The image and quote above are from the 2014 Cosmos series, narrated by astrophysicist Neil deGrasse Tyson. The first anatomically modern humans evolved about 300,000 years ago, long before our species developed writing or any of the other accoutrements of civilization. For 18,000+ generations, human beings faced plagues and famines without any guidance regarding basic hygiene, effective resource management, or really anything else. It was a slow slog of figuring things out, interspersed with setbacks from natural and human-made disasters. Advancement was so slow that over the course of hundreds of years people tended to live much as their ancestors did. All that began to change over the past 200 years.
When I was a child my great aunts talked about seeing the first automobiles when they were girls. Over the course of their lives, TVs and air travel would become commonplace. Then computers. And medical science advanced to the point where maladies that would have killed their grandparents were easily resolved with proper treatment. Hearing them talk about all the change they had seen in their lives, I felt as though every big thing had already happened. Seeing myself in the 'modern' era, I only imagined that the existing technologies would get better, not that they would be transformed.
One afternoon, my first semester of college in 1994, a classmate came to my dorm room and told me that the library computers 'have the internet now.' I replied, 'the internet...I've heard of that.' How life changed after that! Over the course of my life I've seen Walkman, camera, video camera, TV, and more merged together into the smartphones that most of us carry now. The internet has removed the need to ever wonder about most any piece of trivia, and I imagine that many a barroom debate has been put down rapidly with a quick internet search.
When a child is born we immediately set about socializing it. We establish day/night cycles for the child and interact with it, helping its development along as a distinct person. By age 1 it's probably cooing out its first words, and within just a few years, the child is running around, asking a million questions, and ready to head to school. We pass along to our children what we know, or at least what we think we know.
Whenever it was that our distant ancestors first looked to the stars and wondered, or contemplated that death will eventually come for each one of us, cognition was sparked to life in us. Unlike a child born to us now, there was no one there to greet the first of our kind, when they were distinct enough to be identifiable as such. Over the course of millennia, humans have struggled to survive but also to learn and gain mastery over ourselves and the world around us. This has led to wars and environmental disaster, to be sure, but also to soaring heights of art, philosophy, mathematics, and scientific discovery.
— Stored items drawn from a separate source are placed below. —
<file path="src/rtl/apb_master_arb_if.sv">
// Bundle of requester-side and APB-side signals for apb_master_arb.
//   master modport : the arbiter's view (drives APB control and completions)
//   slave modport  : the environment's view (drives requests, pready, prdata)
// Requester i owns bit i of req_valid/req_write/req_done/req_err and
// slice [i*AW +: AW] of req_addr, [i*DW +: DW] of req_wdata.
interface apb_master_arb_if #(
  parameter int AW = 32,
  parameter int DW = 32
);
  logic [1:0]      req_valid;
  logic [1:0]      req_write;
  logic [2*AW-1:0] req_addr;
  logic [2*DW-1:0] req_wdata;
  logic [1:0]      req_done;
  logic [1:0]      req_err;
  logic [DW-1:0]   rsp_rdata;
  logic            psel;
  logic            penable;
  logic            pwrite;
  logic [AW-1:0]   paddr;
  logic [DW-1:0]   pwdata;
  logic            pready;
  logic [DW-1:0]   prdata;

  modport master (
    input  req_valid, req_write, req_addr, req_wdata, pready, prdata,
    output req_done, req_err, rsp_rdata, psel, penable, pwrite, paddr, pwdata
  );

  modport slave (
    output req_valid, req_write, req_addr, req_wdata, pready, prdata,
    input  req_done, req_err, rsp_rdata, psel, penable, pwrite, paddr, pwdata
  );
endinterface

</file>
<file path="src/rtl/apb_master_arb.sv">
// Two-requester round-robin APB master.
// A request seen in IDLE is granted, its fields are latched onto the APB
// address/data lines, and one SETUP plus one or more ACCESS cycles follow.
// The transfer ends on pready (normal completion) or after TIMEOUT ACCESS
// cycles with pready low (error completion); either way req_done pulses for
// the granted requester in the following IDLE cycle.
// Ports:
//   pclk    : clock, rising edge
//   presetn : asynchronous reset, active HIGH despite the name
//   bus     : apb_master_arb_if.master (requests, completions, APB signals)
// Parameters: AW/DW address/data width, TIMEOUT wait-cycle limit (0 = none).
// Every output is a flop, so nothing reaches the bus combinationally.
module apb_master_arb #(
  parameter int AW      = 32,
  parameter int DW      = 32,
  parameter int TIMEOUT = 16
) (
  input logic              pclk,
  input logic              presetn,
  apb_master_arb_if.master bus
);

  // The counter only needs to reach TIMEOUT-1: that is the last ACCESS cycle
  // in which a low pready is still waited on.
  localparam int CW = (TIMEOUT > 1) ? $clog2(TIMEOUT) : 1;
  localparam logic [CW-1:0] WAIT_LAST = CW'((TIMEOUT > 0) ? TIMEOUT - 1 : 0);

  typedef enum logic [1:0] {
    IDLE   = 2'd0,
    SETUP  = 2'd1,
    ACCESS = 2'd2
  } state_t;

  state_t        state, state_d;
  logic          grant;     // requester owning the current transfer
  logic          last;      // requester granted most recently
  logic          win;       // arbitration result for this IDLE cycle
  logic [CW-1:0] wait_cnt;
  logic          start, finish, abort;

  // With both requesting, the one not served last wins; otherwise the only
  // requester wins (bit 1 alone selects requester 1).
  always_comb win = (bus.req_valid == 2'b11) ? ~last : bus.req_valid[1];

  // NOTE: every variable driven here gets a default first, so no path leaves
  // it unassigned and no latch is inferred.
  always_comb begin
    state_d = state;
    start   = 1'b0;
    finish  = 1'b0;
    abort   = 1'b0;
    unique case (state)
      IDLE: begin
        if (|bus.req_valid) begin
          start   = 1'b1;
          state_d = SETUP;
        end
      end
      SETUP: state_d = ACCESS;
      ACCESS: begin
        // pready wins over the timeout in the same cycle.
        if (bus.pready) begin
          finish  = 1'b1;
          state_d = IDLE;
        end else if (TIMEOUT > 0 && wait_cnt == WAIT_LAST) begin
          abort   = 1'b1;
          state_d = IDLE;
        end
      end
      default: state_d = IDLE;
    endcase
  end

  // NOTE: sequential state uses non-blocking assignments so every flop samples
  // the pre-edge values, independent of statement order.
  always_ff @(posedge pclk or posedge presetn) begin
    if (presetn) state <= IDLE;
    else         state <= state_d;
  end

  always_ff @(posedge pclk or posedge presetn) begin
    if (presetn) begin
      grant         <= 1'b0;
      last          <= 1'b1;  // requester 0 wins the first tie
      wait_cnt      <= '0;
      bus.psel      <= 1'b0;
      bus.penable   <= 1'b0;
      bus.pwrite    <= 1'b0;
      bus.paddr     <= '0;
      bus.pwdata    <= '0;
      bus.rsp_rdata <= '0;
      bus.req_done  <= '0;
      bus.req_err   <= '0;
    end else begin
      // APB strobes track the state being entered, so they line up with it.
      bus.psel     <= (state_d != IDLE);
      bus.penable  <= (state_d == ACCESS);
      bus.req_done <= '0;
      bus.req_err  <= '0;

      if (start) begin
        grant      <= win;
        bus.pwrite <= bus.req_write[win];
        bus.paddr  <= win ? bus.req_addr[2*AW-1:AW] : bus.req_addr[AW-1:0];
        bus.pwdata <= win ? bus.req_wdata[2*DW-1:DW] : bus.req_wdata[DW-1:0];
        wait_cnt   <= '0;
      end

      if (state == ACCESS && !bus.pready) wait_cnt <= wait_cnt + 1'b1;

      if (finish || abort) begin
        bus.req_done <= grant ? 2'b10 : 2'b01;
        bus.req_err  <= abort ? (grant ? 2'b10 : 2'b01) : 2'b00;
        last         <= grant;
      end

      if (finish && !bus.pwrite) bus.rsp_rdata <= bus.prdata;
    end
  end

endmodule

</file>
<file path="src/flat_wrapper.sv">
// flat-port wrapper written by rule: the top's interface ports become plain ports
module apb_master_arb_flat 
#(
  parameter int AW      = 32,
  parameter int DW      = 32,
  parameter int TIMEOUT = 16
)
  (pclk, presetn, bus_req_valid, bus_req_write, bus_req_addr, bus_req_wdata, bus_pready, bus_prdata, bus_req_done, bus_req_err, bus_rsp_rdata, bus_psel, bus_penable, bus_pwrite, bus_paddr, bus_pwdata);
  apb_master_arb_if #(.AW(AW), .DW(DW)) bus_i ();
  input logic pclk;
  input logic presetn;
  input wire logic [$bits(bus_i.req_valid)-1:0] bus_req_valid;
  input wire logic [$bits(bus_i.req_write)-1:0] bus_req_write;
  input wire logic [$bits(bus_i.req_addr)-1:0] bus_req_addr;
  input wire logic [$bits(bus_i.req_wdata)-1:0] bus_req_wdata;
  input wire logic [$bits(bus_i.pready)-1:0] bus_pready;
  input wire logic [$bits(bus_i.prdata)-1:0] bus_prdata;
  output wire logic [$bits(bus_i.req_done)-1:0] bus_req_done;
  output wire logic [$bits(bus_i.req_err)-1:0] bus_req_err;
  output wire logic [$bits(bus_i.rsp_rdata)-1:0] bus_rsp_rdata;
  output wire logic [$bits(bus_i.psel)-1:0] bus_psel;
  output wire logic [$bits(bus_i.penable)-1:0] bus_penable;
  output wire logic [$bits(bus_i.pwrite)-1:0] bus_pwrite;
  output wire logic [$bits(bus_i.paddr)-1:0] bus_paddr;
  output wire logic [$bits(bus_i.pwdata)-1:0] bus_pwdata;
  assign bus_i.req_valid = bus_req_valid;
  assign bus_i.req_write = bus_req_write;
  assign bus_i.req_addr = bus_req_addr;
  assign bus_i.req_wdata = bus_req_wdata;
  assign bus_i.pready = bus_pready;
  assign bus_i.prdata = bus_prdata;
  assign bus_req_done = bus_i.req_done;
  assign bus_req_err = bus_i.req_err;
  assign bus_rsp_rdata = bus_i.rsp_rdata;
  assign bus_psel = bus_i.psel;
  assign bus_penable = bus_i.penable;
  assign bus_pwrite = bus_i.pwrite;
  assign bus_paddr = bus_i.paddr;
  assign bus_pwdata = bus_i.pwdata;
  apb_master_arb #(.AW(AW), .DW(DW), .TIMEOUT(TIMEOUT)) u_core (.pclk(pclk), .presetn(presetn), .bus(bus_i));
endmodule
</file>
**src/rtl/nco_phase_sched_if.sv**
```systemverilog
// nco_phase_sched_if: start/result handshake between the NCO
// scheduler and a downstream sin/cos CORDIC.
interface nco_phase_sched_if;
  logic               cordic_trig;
  logic [9:0]         cordic_phase;
  logic               cordic_vld;
  logic signed [12:0] cordic_sin;
  logic signed [12:0] cordic_cos;

  // scheduler side: issues phases, receives results
  modport master (
    output cordic_trig,
    output cordic_phase,
    input  cordic_vld,
    input  cordic_sin,
    input  cordic_cos
  );

  // CORDIC side: accepts phases, returns results
  modport slave (
    input  cordic_trig,
    input  cordic_phase,
    output cordic_vld,
    output cordic_sin,
    output cordic_cos
  );
endinterface

```
**src/rtl/nco_phase_sched.sv**
```systemverilog
// nco_phase_sched: phase-accumulator NCO that keeps exactly one
// CORDIC sin/cos conversion in flight and registers each result.
module nco_phase_sched #(
  parameter int FTW_W   = 16,
  parameter int TIMEOUT = 100
) (
  input  logic               sys_clk,
  input  logic               sys_rst,
  input  logic               enable,
  input  logic               load,
  input  logic [9:0]         phase_init,
  input  logic [FTW_W-1:0]   ftw,
  nco_phase_sched_if.master  cordic,
  output logic               out_vld,
  output logic signed [12:0] sin_out,
  output logic signed [12:0] cos_out,
  output logic [9:0]         out_phase,
  output logic [15:0]        sample_cnt,
  output logic               timeout_err
);

  localparam logic [1:0] IDLE  = 2'd0;
  localparam logic [1:0] ISSUE = 2'd1;
  localparam logic [1:0] WAIT  = 2'd2;

  // timer only has to reach TIMEOUT-1 before it expires
  localparam int TMR_W =
    (TIMEOUT > 1) ? $clog2(TIMEOUT) : 1;
  localparam logic [TMR_W-1:0] TMR_LAST =
    TMR_W'(TIMEOUT - 1);
  localparam logic [TMR_W-1:0] TMR_ONE =
    TMR_W'(1);

  logic [1:0]       state;
  logic [1:0]       state_nxt;
  logic [FTW_W-1:0] acc;
  logic [FTW_W-1:0] acc_load;
  logic [TMR_W-1:0] timer;
  logic [9:0]       issued;
  logic             in_idle;
  logic             in_issue;
  logic             in_wait;
  logic             capture;
  logic             expire;

  assign in_idle  = (state == IDLE);
  assign in_issue = (state == ISSUE);
  assign in_wait  = (state == WAIT);

  // the top ten accumulator bits address the 1024-step circle
  assign issued   = acc[FTW_W-1 -: 10];
  assign acc_load = {phase_init, {(FTW_W-10){1'b0}}};

  // results only count while a conversion is outstanding
  assign capture = in_wait && cordic.cordic_vld;
  assign expire  = in_wait && !cordic.cordic_vld
                   && (timer == TMR_LAST);

  // the trigger lasts exactly the single ISSUE cycle
  assign cordic.cordic_trig  = in_issue;
  assign cordic.cordic_phase = in_issue ? issued : 10'd0;

  // next-state decode; load wins over enable in IDLE
  always_comb begin
    state_nxt = state;
    unique case (state)
      IDLE: begin
        if (!load && enable)
          state_nxt = ISSUE;
      end
      ISSUE: begin
        state_nxt = WAIT;
      end
      WAIT: begin
        if (capture)
          state_nxt = enable ? ISSUE : IDLE;
        else if (expire)
          state_nxt = ISSUE;
      end
      default: begin
        state_nxt = IDLE;
      end
    endcase
  end

  // state register
  always_ff @(posedge sys_clk or posedge sys_rst) begin
    if (sys_rst)
      state <= IDLE;
    else
      state <= state_nxt;
  end

  // accumulator: loaded only when idle, advanced per result
  always_ff @(posedge sys_clk or posedge sys_rst) begin
    if (sys_rst)
      acc <= '0;
    else if (in_idle && load)
      acc <= acc_load;
    else if (capture)
      acc <= acc + ftw;
  end

  // wait timer: restarts on every issue, counts while waiting
  always_ff @(posedge sys_clk or posedge sys_rst) begin
    if (sys_rst)
      timer <= '0;
    else if (in_issue)
      timer <= '0;
    else if (in_wait && !capture)
      timer <= timer + TMR_ONE;
  end

  // sample registers hold their value between strobes
  always_ff @(posedge sys_clk or posedge sys_rst) begin
    if (sys_rst) begin
      sin_out   <= '0;
      cos_out   <= '0;
      out_phase <= '0;
    end else if (capture) begin
      sin_out   <= cordic.cordic_sin;
      cos_out   <= cordic.cordic_cos;
      out_phase <= issued;
    end
  end

  // strobe follows the accepted result by one cycle
  always_ff @(posedge sys_clk or posedge sys_rst) begin
    if (sys_rst)
      out_vld <= 1'b0;
    else
      out_vld <= capture;
  end

  // delivered-sample counter, free-running modulo 2^16
  always_ff @(posedge sys_clk or posedge sys_rst) begin
    if (sys_rst)
      sample_cnt <= '0;
    else if (capture)
      sample_cnt <= sample_cnt + 16'd1;
  end

  // sticky timeout flag, cleared only by reset
  always_ff @(posedge sys_clk or posedge sys_rst) begin
    if (sys_rst)
      timeout_err <= 1'b0;
    else if (expire)
      timeout_err <= 1'b1;
  end

endmodule

```
**src/flat_wrapper.sv**
```systemverilog
// flat-port wrapper written by rule: the top's interface ports become plain ports
module nco_phase_sched_flat 
#(
  parameter int FTW_W   = 16,
  parameter int TIMEOUT = 100
)
  (sys_clk, sys_rst, enable, load, phase_init, ftw, out_vld, sin_out, cos_out, out_phase, sample_cnt, timeout_err, cordic_cordic_trig, cordic_cordic_phase, cordic_cordic_vld, cordic_cordic_sin, cordic_cordic_cos);
  nco_phase_sched_if cordic_i ();
  input  logic sys_clk;
  input  logic sys_rst;
  input  logic enable;
  input  logic load;
  input  logic [9:0] phase_init;
  input  logic [FTW_W-1:0] ftw;
  output logic out_vld;
  output logic signed [12:0] sin_out;
  output logic signed [12:0] cos_out;
  output logic [9:0] out_phase;
  output logic [15:0] sample_cnt;
  output logic timeout_err;
  output wire logic [$bits(cordic_i.cordic_trig)-1:0] cordic_cordic_trig;
  output wire logic [$bits(cordic_i.cordic_phase)-1:0] cordic_cordic_phase;
  input wire logic [$bits(cordic_i.cordic_vld)-1:0] cordic_cordic_vld;
  input wire logic [$bits(cordic_i.cordic_sin)-1:0] cordic_cordic_sin;
  input wire logic [$bits(cordic_i.cordic_cos)-1:0] cordic_cordic_cos;
  assign cordic_cordic_trig = cordic_i.cordic_trig;
  assign cordic_cordic_phase = cordic_i.cordic_phase;
  assign cordic_i.cordic_vld = cordic_cordic_vld;
  assign cordic_i.cordic_sin = cordic_cordic_sin;
  assign cordic_i.cordic_cos = cordic_cordic_cos;
  nco_phase_sched #(.FTW_W(FTW_W), .TIMEOUT(TIMEOUT)) u_core (.sys_clk(sys_clk), .sys_rst(sys_rst), .enable(enable), .load(load), .phase_init(phase_init), .ftw(ftw), .cordic(cordic_i), .out_vld(out_vld), .sin_out(sin_out), .cos_out(cos_out), .out_phase(out_phase), .sample_cnt(sample_cnt), .timeout_err(timeout_err));
endmodule
```
**config.mk**
```make
export PLATFORM = sky130hd
export DESIGN_NAME = nco_phase_sched_flat
export DESIGN_NICKNAME = d
export VERILOG_FILES = /design/src/rtl/nco_phase_sched_if.sv /design/src/rtl/nco_phase_sched.sv /design/src/flat_wrapper.sv
export SDC_FILE = /design/constraint.sdc
export NUM_CORES = 1
export LEC_CHECK = 0
export BUFFER_PORTS_ARGS = -buffer_cell sky130_fd_sc_hd__clkbuf_2
export CORE_MARGIN = 2
export CORE_UTILIZATION = 30
export DETAILED_ROUTE_END_ITERATION = 8
export PLACE_DENSITY = 0.51
export SLEW_MARGIN = 25
export SYNTH_ARGS = -nofsm -noshare
export SYNTH_HDL_FRONTEND = slang
export SYNTH_SLANG_ARGS = --single-unit
```
**constraint.sdc**
```tcl
create_clock -name sys_clk -period 5.9 [get_ports sys_clk]
set_input_delay 1.18 -clock sys_clk [delete_from_list [all_inputs] [get_ports sys_clk]]
set_output_delay 1.18 -clock sys_clk [all_outputs]
set_load 0.005 [all_outputs]
```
Certainly, it would have been easier had someone been around to help us. The truth is, though, that all we have is each other. Thus we need to do our best to cooperate for the betterment of us all. That is what Humanism is about. It's setting aside unproven myths and instead seeking that which can be demonstrated as correct to any reasoning person. The well-being and flourishing of our species, practiced in a sustainable fashion, is our aim. We seek the good of the individual, and of the whole of of humanity. While there was no one there to greet our kind in the beginning, we can be there for new generations, giving them the best of what we have learned, offering them the chance of doing even better.